わが国上場企業の株式持ち合い比率(2023年度)
-より戦略的な視点から保有株式のマネジメントが求められる-
西山 賢吾
要約
- 野村資本市場研究所で算出した2023年度の「株式持ち合い比率」は前年度比で低下し、5年連続で過去最低水準を更新した。保有主体別にみると、損害保険会社は前年度比横ばいであったが、上場事業法人、上場銀行、生命保険会社は低下した。特に上場事業法人は前年度に比べ0.5ポイント低下し、2022年度に続き最大の保有比率低下主体となった。
- 2023年度は持ち合い解消、政策保有株式の売却が進む一方、株価の上昇で保有株式の保有金額が増加した。このため、保有株式の対自己資本比は2022年に比べ上昇した。特に、事業法人(非金融)に比べ総資産に対する自己資本の小さな金融業での上昇幅が大きかった。また、時価総額の相対的に小さい企業群や大きな企業群に比べ、それらの中間に位置している企業群において、保有株式の対時価総額比が高いという特徴が見られた。

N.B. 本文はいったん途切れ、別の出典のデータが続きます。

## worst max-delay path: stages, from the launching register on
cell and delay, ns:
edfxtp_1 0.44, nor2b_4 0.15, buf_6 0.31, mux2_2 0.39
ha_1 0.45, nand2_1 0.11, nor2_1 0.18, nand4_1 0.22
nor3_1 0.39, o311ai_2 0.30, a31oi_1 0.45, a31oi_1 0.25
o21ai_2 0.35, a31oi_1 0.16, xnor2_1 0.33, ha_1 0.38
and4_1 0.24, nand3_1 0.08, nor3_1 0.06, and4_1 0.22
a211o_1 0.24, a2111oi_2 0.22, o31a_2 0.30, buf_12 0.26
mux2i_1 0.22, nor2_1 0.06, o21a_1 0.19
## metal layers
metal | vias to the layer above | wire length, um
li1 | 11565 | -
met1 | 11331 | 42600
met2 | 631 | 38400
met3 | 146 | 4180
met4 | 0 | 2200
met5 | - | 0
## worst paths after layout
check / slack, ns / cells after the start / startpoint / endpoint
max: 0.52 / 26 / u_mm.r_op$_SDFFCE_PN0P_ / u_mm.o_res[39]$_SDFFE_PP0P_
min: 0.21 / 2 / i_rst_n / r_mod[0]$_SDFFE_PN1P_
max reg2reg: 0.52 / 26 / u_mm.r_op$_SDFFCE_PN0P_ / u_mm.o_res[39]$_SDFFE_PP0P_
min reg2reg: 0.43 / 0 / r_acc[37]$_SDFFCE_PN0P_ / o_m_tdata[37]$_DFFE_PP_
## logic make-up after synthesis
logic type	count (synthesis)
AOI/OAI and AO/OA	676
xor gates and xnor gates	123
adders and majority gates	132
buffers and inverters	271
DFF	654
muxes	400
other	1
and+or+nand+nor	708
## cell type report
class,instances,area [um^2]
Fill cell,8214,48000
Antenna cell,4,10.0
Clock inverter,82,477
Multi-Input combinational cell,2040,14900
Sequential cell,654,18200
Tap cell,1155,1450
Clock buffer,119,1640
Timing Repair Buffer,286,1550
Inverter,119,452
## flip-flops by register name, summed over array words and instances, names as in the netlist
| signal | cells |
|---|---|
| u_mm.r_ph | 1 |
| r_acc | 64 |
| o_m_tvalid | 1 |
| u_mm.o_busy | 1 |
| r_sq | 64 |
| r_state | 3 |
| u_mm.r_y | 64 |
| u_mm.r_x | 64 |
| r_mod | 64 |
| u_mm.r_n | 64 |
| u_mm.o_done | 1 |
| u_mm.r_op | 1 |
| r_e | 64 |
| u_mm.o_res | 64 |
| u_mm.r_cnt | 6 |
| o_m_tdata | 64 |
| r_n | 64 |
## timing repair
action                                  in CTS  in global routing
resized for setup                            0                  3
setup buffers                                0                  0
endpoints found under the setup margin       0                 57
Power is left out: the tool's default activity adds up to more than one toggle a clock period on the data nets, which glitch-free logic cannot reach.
`src/rtl/core/qta_pkg.sv`:
```
// Shared types, stage counts and angle constants of the quaternion to axis-angle pipeline.
package qta_pkg;

    localparam int SQRT_STEPS   = 24;
    localparam int CORDIC_STEPS = 16;
    localparam int DIV_BITS     = 17;
    localparam int RAD_W        = 48;
    localparam int ROOT_W       = 24;
    localparam int XW           = 27;
    localparam int ZW           = 26;
    // Multiply stage, square-root steps, CORDIC set-up, rotations and clamp.
    localparam int PIPE_DEPTH   = 1 + SQRT_STEPS + 1 + CORDIC_STEPS + 1;

    localparam logic signed [ZW-1:0] HALF_TURN_Q16    = 26'sd11796480;
    localparam logic signed [ZW-1:0] QUARTER_TURN_Q16 = 26'sd5898240;

    typedef logic signed [ZW-1:0] angle_acc_t;

    typedef struct packed {
        logic signed [15:0] w;
        logic signed [15:0] x;
        logic signed [15:0] y;
        logic signed [15:0] z;
    } qta_quat_t;

    typedef struct packed {
        logic signed [15:0] axis_x;
        logic signed [15:0] axis_y;
        logic signed [15:0] axis_z;
        logic [15:0]        angle_deg;
    } qta_result_t;

    // atan(2^-i) in degrees, scaled by 2^16 and rounded.
    function automatic angle_acc_t atan_deg(input logic [3:0] idx);
        angle_acc_t r;
        case (idx)
            4'd0:    r = 26'sd2949120;
            4'd1:    r = 26'sd1740967;
            4'd2:    r = 26'sd919879;
            4'd3:    r = 26'sd466945;
            4'd4:    r = 26'sd234379;
            4'd5:    r = 26'sd117304;
            4'd6:    r = 26'sd58666;
            4'd7:    r = 26'sd29335;
            4'd8:    r = 26'sd14668;
            4'd9:    r = 26'sd7334;
            4'd10:   r = 26'sd3667;
            4'd11:   r = 26'sd1833;
            4'd12:   r = 26'sd917;
            4'd13:   r = 26'sd458;
            4'd14:   r = 26'sd229;
            default: r = 26'sd115;
        endcase
        return r;
    endfunction

endpackage

```
`src/rtl/core/qta_delay.sv`:
```
// Delay line that carries the quaternion alongside the square-root pipeline.
module qta_delay
    import qta_pkg::*;
(
    input  logic      aclk,
    input  logic      en,
    input  qta_quat_t din,
    output qta_quat_t dout
);

    qta_quat_t tap_reg [0:SQRT_STEPS-1];

    always_ff @(posedge aclk) begin
        if (en) begin
            tap_reg[0] <= din;
            for (int i = 1; i < SQRT_STEPS; i++) begin
                tap_reg[i] <= tap_reg[i-1];
            end
        end
    end

    assign dout = tap_reg[SQRT_STEPS-1];

endmodule

```
`config.mk`:
```
export PLATFORM = sky130hd
export DESIGN_NAME = qta_delay
export DESIGN_NICKNAME = d
export VERILOG_FILES = /design/src/rtl/core/qta_pkg.sv /design/src/rtl/core/qta_delay.sv
export SDC_FILE = /design/constraint.sdc
export NUM_CORES = 1
export LEC_CHECK = 0
export ABC_AREA = 1
export BUFFER_PORTS_ARGS = -buffer_cell sky130_fd_sc_hd__buf_4
export CORE_MARGIN = 3
export CORE_UTILIZATION = 55
export CTS_CLUSTER_SIZE = 25
export DETAILED_ROUTE_END_ITERATION = 8
export PLACE_DENSITY_LB_ADDON = 0.25
export SETUP_SLACK_MARGIN = 0.02
export SLEW_MARGIN = 20
export SYNTH_ARGS = -nofsm -noshare
export SYNTH_HDL_FRONTEND = slang
export SYNTH_SLANG_ARGS = --single-unit
export TNS_END_PERCENT = 10
```
`constraint.sdc`:
```
create_clock -name aclk -period 0.8 [get_ports aclk]
set_clock_uncertainty 0.05 [all_clocks]
set_input_delay 0.16 -clock aclk [delete_from_list [all_inputs] [get_ports aclk]]
set_output_delay 0.16 -clock aclk [all_outputs]
set_load 0.05 [all_outputs]
```
==> metrics.md <==
| Metric | Value |
|---|---|
| Crit path arrival time | 1.32 ns |
| Die area | 87400 um2 |
| Ratio of cells with drive above 1 in the final layout | 0.197 |
| Max-cap viol count | 0 |
| Area of the core | 82600 um2 |
| Slew HR | 0.727 |
| Design Area, Final | 54900 um2 |
| Pwr Total | 160 mW |
| DR vias | 14.7k |
| Peak VDD IR | 2.05 mV |
| 1st-pass router iterations | 4 |
| Synth top area share | 1.00 |
| Least-Margin Pin Slew | 0.410 ns |
| Asr flop ratio synth | 0 |
| Max reg flops | 1536 |
| H-tree depth | 4 |
| Starting DRT DRC Count | 748 |
| Cts hold-fix bufs | 68 |
| Worst Setup Start Kind | flop |
| Synth cell types | 1 |
| Tcrit/Tclk final | 1.92 |
| Fillers | 5024 |
| Slowest-stage cell, CP | edfxtp_1 |
| Global-route wire length before repair | 74100 um |
| Clk_lat worst skew | 0.70 ns |
| Syn Inst Count | 1536 |
| CTS Buf Count | 145 |
| Worst slack, placed | -0.498 ns |
| Starting Density | 0.558 |
| Routed wire length | 46100 um |
| Number of synthesized flops with an enable pin | 1536 |
| Largest area contributor in the netlist | edfxtp_1 |
| CP bufs+invs | 1 |
| WL/cell | 14.6 um |
| IO buf count | 129 |
| Largest net degree at the start of global routing | 82 |
| Main synth FF type | edfxtp_1 |
| Slew Limit Fails | 0 |
| Congestion Overflow GR | 0 |
| Syn Area/Cell | 30.0 um2 |
| TritonCTS clock tree | yes |
| Top Ports | 130 |
| Failing checks | negative setup slack |
| Crit-path leading delay family | flip-flops |
| Multi-Input Combinational | 0 |
| Final #Nets | 2048 |
| Clock transition at path regs | 0.06 ns |
| CTS Sinks | 1536 |
| Area contributors post-synth | edfxtp_1 100% |
| GP Congestion | 0.674 |
| Initial antenna violation count | 6 |
| Syn nets | 1602 |
| Setup WS post-layout | -0.734 ns |
| Chip height | 296 um |
| Clock Root Buffer | clkbuf_16 |
| DRC errors left | 0 |
| PD cells | 2910 nW/um2 |
| Cell with the most instances after synthesis | edfxtp_1 |
| Max incr delay on CP | 0.45 ns |
| Deepest clock path buffer count | 3 |
| Yosys warns | 0 |
| Die W | 296 um |
| Area of the multi-input gates | 0 um2 |
| Postcts setup bufs | 0 |
| Detail-routed via count per cell | 4.66 |
| Post-synth top cells | 1536 x edfxtp_1 |
| Max Fclk | 0.652 GHz |
| Worst-path cell chain | buf_6 |
| Placed wire-length estimate | 24600 um |
| Period minus WS final | 1.53 ns |
| Global-route usage over all layers | 0.108 |
| Worst hold path class | input port to flop |
| Register area | 46100 um2 |
| Seq/Total Area, Yosys | 1.00 |
| Critical path class | flop to primary output |
| Lkg Pwr | 18.8 nW |
| Unrepaired setup endpoints after global routing | yes |
| Worst setup EP type | primary output |
| Vias in the first global route | 15.0k |
| Worst EP required | 0.59 ns |
| Row count | 105 |
| Max FO, Critical Path | 1 |
| Status | complete, but fails checks |
| Final count of hold timing violations | 0 |
| Area grow syn2layout | 19.0% |
| Post-Syn Area | 46100 um2 |
| Area of placed instances | 49600 um2 |
| Number of antenna-violating nets in the routed design | 0 |
| #FFs+latches synth | 1536 |
| Final setup fails | 64 |
## placed cells by master (no fill, tap or decap)
| master | netlist | routed |
|---|---|---|
| inv_6 | 0 | 1 |
| clkbuf_16 | 0 | 149 |
| clkinv_2 | 0 | 17 |
| clkinvlp_4 | 0 | 2 |
| clkinv_4 | 0 | 2 |
| bufinv_16 | 0 | 2 |
| clkinv_1 | 0 | 39 |
| diode_2 | 0 | 3 |
| buf_12 | 0 | 31 |
| buf_4 | 0 | 136 |
| dlygate4sd3_1 | 0 | 65 |
| clkbuf_1 | 0 | 38 |
| buf_16 | 0 | 1 |
| edfxtp_1 | 1536 | 1536 |
| inv_16 | 0 | 2 |
| dlymetal6s4s_1 | 0 | 2 |
| clkinv_8 | 0 | 6 |
| buf_6 | 0 | 64 |
## layer usage
| layer | routed length, um | track usage | vias to the layer above |
|---|---|---|---|
| met2 | 23100 | 0.177 | 267 |
| met1 | 19100 | 0.131 | 7128 |
| li1 | - | - | 7222 |
| met3 | 2500 | 0.0373 | 123 |
| met4 | 1390 | 0.0522 | 6 |
| met5 | 34 | 0 | - |
## kinds of logic after synthesis
| logic type | synth area share |
|---|---|
| flops | 1.00 |
## final timing paths
path,start,endpoint,slack [ns],cells after the start
max,tap_reg[23][20],dout[20],-0.73,1
min,en,tap_reg[9][26],0.01,3
max reg2reg,tap_reg[19][53],tap_reg[20][53],0.08,0
min reg2reg,tap_reg[17][59],tap_reg[18][59],0.35,0
## stage by stage
| stage | util | setup TNS [ns] | hold slack, ns | instances |
|---|---|---|---|---|
| after floorplan | - | -0.679 | 0.209 | 1536 |
| after global placement | 0.600 | -556.06 | 0.289 | 2837 |
| after detailed placement | 0.600 | -585.59 | 0.289 | 2837 |
| after CTS | 0.664 | -47.19 | -0.0450 | 3163 |
| after global routing | 0.664 | -47.23 | -0.0322 | 3164 |
| final | 0.664 | -41.77 | 0.0118 | 3166 |
## layout make-up
| class | instances | share of cell area |
|---|---|---|
| diodes | 3 | 0.000137 |
| clock buffers | 187 | 0.0705 |
| clock inverters | 71 | 0.00857 |
| flip-flops and latches | 1536 | 0.840 |
| well taps | 1070 | 0.0244 |
| repair buffers | 299 | 0.0559 |
## power breakdown
part           internal (mW)  leakage, nW  switching (mW)
clock                   34.9         2.11            26.4
combinational           1.27         1.64            2.27
sequential              93.8         15.0            1.12
total                    130         18.8            29.8
## what timing repair did
item / CTS / global route
endpoints found under the setup margin: 64 / 68
resized for setup: 64 / 2
endpoints found under the hold margin: 141 / 74
gates cloned: 0 / 0
Power figures use the tool's default switching activity.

- 国際的に見れば政策保有が一定の存在感を持つ日本の株式保有構造が「特殊」というわけではなく、政策保有をゼロにすることは喫緊の課題とは言えないだろう。しかし、株式持ち合い、政策保有株式を取りまく環境を考慮すれば、日本で開始後10年が経過したコーポレートガバナンス改革が掲げる目標を達成するためにも、現在進行中の「第3期持ち合い解消」は今後も継続すると見込まれる。このような状況においては、企業価値向上の観点を踏まえ、これまでに増して保有か圧縮かといった政策保有株式のマネジメントを戦略的に行うことが企業に求められる。